Wir wissen sehr wohl, dass das Gold in der Ruhe und in der darauf folgenden Unruhe vergraben ist. Dass wir dort in uns selbst ankommen und alles fühlen, was wir nicht unbedingt fühlen wollen, das uns aber erzählt, wer wir sind.
Das ist unser Kern. Und aus diesem Kern heraus haben wir die Möglichkeit, uns auszudrücken: Gedanken und Gefühle in kreatives Handeln umzusetzen.
Die Gedanken zu irgendetwas zu verwenden. Unter anderem, das ist bei mir so, zum Schreiben.

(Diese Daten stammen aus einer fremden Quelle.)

<file path="src/rtl/chaser_ctrl.sv">
// chaser_ctrl - upstream control stage for the PWM LED chaser.
//
// Three raw active-low pushbuttons are synchronized, debounced and turned
// into one-cycle press events that drive the chase direction, a 3-bit rate
// level and a RUN/PAUSE state. A prescaler plus tick counter produce
// `step`, a registered one-cycle pulse every TICK_DIV*2*(8-speed) cycles
// while running.
//
// Ports:
//   clk        system clock
//   rst        asynchronous active-high reset
//   key_dir    raw button, active-low: press toggles sentido
//   key_speed  raw button, active-low: press advances speed (7 wraps to 0)
//   key_pause  raw button, active-low: press toggles RUN/PAUSE
//   sentido    chase direction (1 = toward lower index)
//   speed      rate level 0..7
//   paused     1 while in PAUSE
//   step       one-cycle advance pulse to the chaser
module chaser_ctrl #(
    parameter int unsigned DB_CYCLES = 500000,
    parameter int unsigned TICK_DIV  = 2500000
) (
    input  logic       clk,
    input  logic       rst,
    input  logic       key_dir,
    input  logic       key_speed,
    input  logic       key_pause,
    output logic       sentido,
    output logic [2:0] speed,
    output logic       paused,
    output logic       step
);

    localparam int unsigned DBW = (DB_CYCLES > 1) ? $clog2(DB_CYCLES) : 1;
    localparam int unsigned PSW = (TICK_DIV > 1) ? $clog2(TICK_DIV) : 1;
    localparam logic [DBW-1:0] DB_LAST = DBW'(DB_CYCLES - 1);
    localparam logic [PSW-1:0] PS_LAST = PSW'(TICK_DIV - 1);

    localparam logic [0:0] ST_RUN   = 1'b0;
    localparam logic [0:0] ST_PAUSE = 1'b1;

    localparam int unsigned K_DIR   = 0;
    localparam int unsigned K_SPEED = 1;
    localparam int unsigned K_PAUSE = 2;

    // ------------------------------------------------------------------
    // Key conditioning: 2-flop synchronizer, debouncer, press detector
    // ------------------------------------------------------------------
    logic [2:0]          keys;
    logic [2:0]          sync1_q, sync2_q;
    logic [2:0]          db_q, db_d;
    logic [2:0][DBW-1:0] dbcnt_q, dbcnt_d;
    logic [2:0]          ev_q, ev_d;

    assign keys = {key_pause, key_speed, key_dir};

    always_comb begin
        db_d    = db_q;
        dbcnt_d = '0;
        for (int unsigned i = 0; i < 3; i++) begin
            if (sync2_q[i] != db_q[i]) begin
                if (dbcnt_q[i] == DB_LAST) begin
                    db_d[i] = sync2_q[i];
                end else begin
                    dbcnt_d[i] = dbcnt_q[i] + DBW'(1);
                end
            end
        end
        // Press = debounced level about to fall; registering it here puts
        // the event in the cycle right after the debounced level drops.
        ev_d = db_q & ~db_d;
    end

    always_ff @(posedge clk or posedge rst) begin
        if (rst) begin
            sync1_q <= '1;
            sync2_q <= '1;
            db_q    <= '1;
            dbcnt_q <= '0;
            ev_q    <= '0;
        end else begin
            sync1_q <= keys;
            sync2_q <= sync1_q;
            db_q    <= db_d;
            dbcnt_q <= dbcnt_d;
            ev_q    <= ev_d;
        end
    end

    // ------------------------------------------------------------------
    // Control state, rate generator and step pulse
    // ------------------------------------------------------------------
    logic           sentido_q, sentido_d;
    logic [2:0]     speed_q, speed_d;
    logic [0:0]     state_q, state_d;
    logic           step_q, step_d;
    logic [PSW-1:0] pre_q, pre_d;
    logic [3:0]     tick_q, tick_d;
    logic [3:0]     p_last;
    logic           run, pre_term, tick_term;

    // P-1 = 2*(8-speed)-1 = 15 - 2*speed, always fits the 4-bit counter.
    assign p_last    = 4'd15 - {speed_q, 1'b0};
    assign run       = (state_q == ST_RUN);
    assign pre_term  = (pre_q == PS_LAST);
    assign tick_term = (tick_q == p_last);

    always_comb begin
        sentido_d = sentido_q;
        speed_d   = speed_q;
        state_d   = state_q;
        pre_d     = pre_q;
        tick_d    = tick_q;
        step_d    = run & pre_term & tick_term;

        if (run) begin
            if (pre_term) begin
                pre_d  = '0;
                tick_d = tick_term ? 4'd0 : tick_q + 4'd1;
            end else begin
                pre_d = pre_q + PSW'(1);
            end
        end

        if (ev_q[K_DIR]) begin
            sentido_d = ~sentido_q;
        end

        // Speed change restarts the period; overrides the advance above
        // so a terminal-cycle step still fires but counting restarts at 0.
        if (ev_q[K_SPEED]) begin
            speed_d = speed_q + 3'd1;
            pre_d   = '0;
            tick_d  = '0;
        end

        if (ev_q[K_PAUSE]) begin
            state_d = run ? ST_PAUSE : ST_RUN;
        end
    end

    always_ff @(posedge clk or posedge rst) begin
        if (rst) begin
            sentido_q <= 1'b0;
            speed_q   <= 3'd3;
            state_q   <= ST_RUN;
            step_q    <= 1'b0;
            pre_q     <= '0;
            tick_q    <= '0;
        end else begin
            sentido_q <= sentido_d;
            speed_q   <= speed_d;
            state_q   <= state_d;
            step_q    <= step_d;
            pre_q     <= pre_d;
            tick_q    <= tick_d;
        end
    end

    assign sentido = sentido_q;
    assign speed   = speed_q;
    assign paused  = (state_q == ST_PAUSE);
    assign step    = step_q;

endmodule

</file>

Nachzufühlen, dem, was ich fühle, im Körper Platz zu geben und loszulassen. Es aus dem Körper kommen zu lassen, aus den Gedanken, aus den Gefühlen, es verwandelt aus den Fingern fließen zu lassen. Es noch einmal zu lesen, nachzufühlen, ob ich es wirklich gefühlt habe, ob es übereinstimmt, wagen, an das zu glauben, was ich lese und spüre. Wagen, es stehenzulassen. Die Ruhe zur Unruhe werden zu lassen und umgekehrt. Und dann teilen.

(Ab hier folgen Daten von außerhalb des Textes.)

[src/rtl/mux_stream_pkg.sv]
// Shared channel count, select width and arbitration FSM states for the
// 4-channel stream mux and its 1-to-4 demux counterpart.
package mux_stream_pkg;

  localparam int N_CH  = 4;
  localparam int SEL_W = 2;

  typedef enum logic {
    ST_IDLE,
    ST_LOCKED
  } state_t;

  function automatic logic [N_CH-1:0] ch_onehot(input logic [SEL_W-1:0] ch);
    ch_onehot     = '0;
    ch_onehot[ch] = 1'b1;
  endfunction

endpackage

[src/rtl/rr_arbiter_4.sv]
// Combinational 4-way round-robin pick, searching from last_grant+1 upward.
// Zero latency; grant_vld is low when no request is present.
module rr_arbiter_4
  import mux_stream_pkg::*;
(
  input  logic [N_CH-1:0]  req,
  input  logic [SEL_W-1:0] last_grant,
  output logic [SEL_W-1:0] grant_idx,
  output logic             grant_vld
);

  logic [SEL_W-1:0] cand;

  always_comb begin
    grant_idx = '0;
    grant_vld = 1'b0;
    cand      = '0;
    // i == N_CH wraps back onto last_grant itself, giving it lowest priority
    for (int i = 1; i <= N_CH; i++) begin
      cand = last_grant + SEL_W'(i);
      if (!grant_vld && req[cand]) begin
        grant_idx = cand;
        grant_vld = 1'b1;
      end
    end
  end

endmodule

[src/rtl/mux_4to1_rr_stream.sv]
// 4-to-1 round-robin stream merge with optional packet lock; one registered stage,
// 1-cycle latency, 1 beat/cycle, in_ready drops while the output register is stalled.
module mux_4to1_rr_stream
  import mux_stream_pkg::*;
#(
  parameter int DATA_W       = 8,
  parameter bit LOCK_ON_LAST = 1'b1
) (
  input  logic                   clk,
  input  logic                   rst_n,
  input  logic [N_CH*DATA_W-1:0] in_data,
  input  logic [N_CH-1:0]        in_valid,
  input  logic [N_CH-1:0]        in_last,
  output logic [N_CH-1:0]        in_ready,
  output logic [DATA_W-1:0]      out_data,
  output logic                   out_valid,
  output logic                   out_last,
  output logic [SEL_W-1:0]       out_sel,
  input  logic                   out_ready
);

  state_t           state;
  state_t           state_nxt;
  logic [SEL_W-1:0] lock_ch;
  logic [SEL_W-1:0] last_grant;
  logic [SEL_W-1:0] winner;
  logic [N_CH-1:0]  req;
  logic             win_vld;
  logic             load;
  logic             accept;
  logic [DATA_W-1:0] ch_data [N_CH];

  always_comb begin
    for (int k = 0; k < N_CH; k++) begin
      ch_data[k] = in_data[k*DATA_W +: DATA_W];
    end
  end

  // While locked only the owning channel may compete
  assign req = (state == ST_LOCKED) ? (in_valid & ch_onehot(lock_ch)) : in_valid;

  rr_arbiter_4 u_arb (
    .req        (req),
    .last_grant (last_grant),
    .grant_idx  (winner),
    .grant_vld  (win_vld)
  );

  assign load = out_ready || !out_valid;
  // Ready is held low in reset so no upstream beat is consumed on a reset edge
  assign accept   = rst_n && load && win_vld;
  assign in_ready = accept ? ch_onehot(winner) : '0;

  always_comb begin
    state_nxt = state;
    case (state)
      ST_IDLE:   if (accept && LOCK_ON_LAST && !in_last[winner]) state_nxt = ST_LOCKED;
      ST_LOCKED: if (accept && in_last[lock_ch]) state_nxt = ST_IDLE;
      default:   state_nxt = ST_IDLE;
    endcase
  end

  always_ff @(posedge clk) begin
    if (!rst_n) begin
      state <= ST_IDLE;
    end else begin
      state <= state_nxt;
    end
  end

  always_ff @(posedge clk) begin
    if (!rst_n) begin
      last_grant <= SEL_W'(N_CH-1);
      lock_ch    <= '0;
      out_valid  <= 1'b0;
      out_data   <= '0;
      out_last   <= 1'b0;
      out_sel    <= '0;
    end else if (accept) begin
      last_grant <= winner;
      if (state == ST_IDLE) lock_ch <= winner;
      out_valid  <= 1'b1;
      out_data   <= ch_data[winner];
      out_last   <= in_last[winner];
      out_sel    <= winner;
    end else if (load) begin
      out_valid  <= 1'b0;
    end
  end

endmodule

Im Garten beim Sommerhaus hatten wir eine Amsel. Zuerst hielt ich sie für ein Junges, sie sah so jämmerlich aus. Sie kam immer wieder, wir wohnten also in ihrem Revier. Vielleicht war sie jung, aber nicht deshalb hatte sie eine nackte Brust. Ich glaube, sie hatte sich aus den Krallen einer Katze retten können. Denn einem Fuchs wäre sie niemals entkommen, falls es auf der Insel überhaupt Füchse gäbe. Es gibt aber keine. Aber es gibt Rehe. Viele. Und zum ersten Mal in meinem Leben habe ich ein Einhorn gesehen. Ein Reh mit nur einem Horn.
Darüber habe ich mit einem erfahrenen Jäger gesprochen. Er erzählte, dass junge Böcke zwei Rosenstöcke haben (das ist ein Fachausdruck, und auf dem Bild unten sind sie zu sehen), die sehr dicht nebeneinander auf der Stirn sitzen, und er meinte, „mein“ Einhorn habe aller Wahrscheinlichkeit nur einen einzigen Rosenkranz entwickelt, bei der die eine Stange aufgesetzt ist, also ein Gehörn entwickelt hat, ein Geweih. In diesem Jahr jedenfalls. Deshalb sieht es aus wie ein Einhorn … ohne eins zu sein.
Hmmm, und da hatte ich doch geglaubt, etwas ganz Einzigartiges erlebt zu haben. Aber egal wie, es war für zwei Tage eine gute Beschäftigung. Eine kleine Ablenkung von mir selbst. Ferien von den Gedanken des Lebens.
Es ist ein widersprüchlicher Prozess, zu sein und das Bedürfnis zu haben, sich auszudrücken. Es ist zwar eine Befreiung, von Gedanken oder Gefühlen frei zu sein, aber zugleich ist es eine Notwendigkeit, sie nicht abzulenken. Denn sie sind der eigentliche Quell des Bedürfnisses. Und dann muss es doch eine Befreiung sein zu schreiben … ja, wenn der Umsetzungsprozess gelingt. Aber von diesem Umsetzungsprozess Ferien, zu machen, gelang mir nicht so ganz … abgesehen von den paar Malen, wenn ich den Anblick meines Einhorns genießen konnte.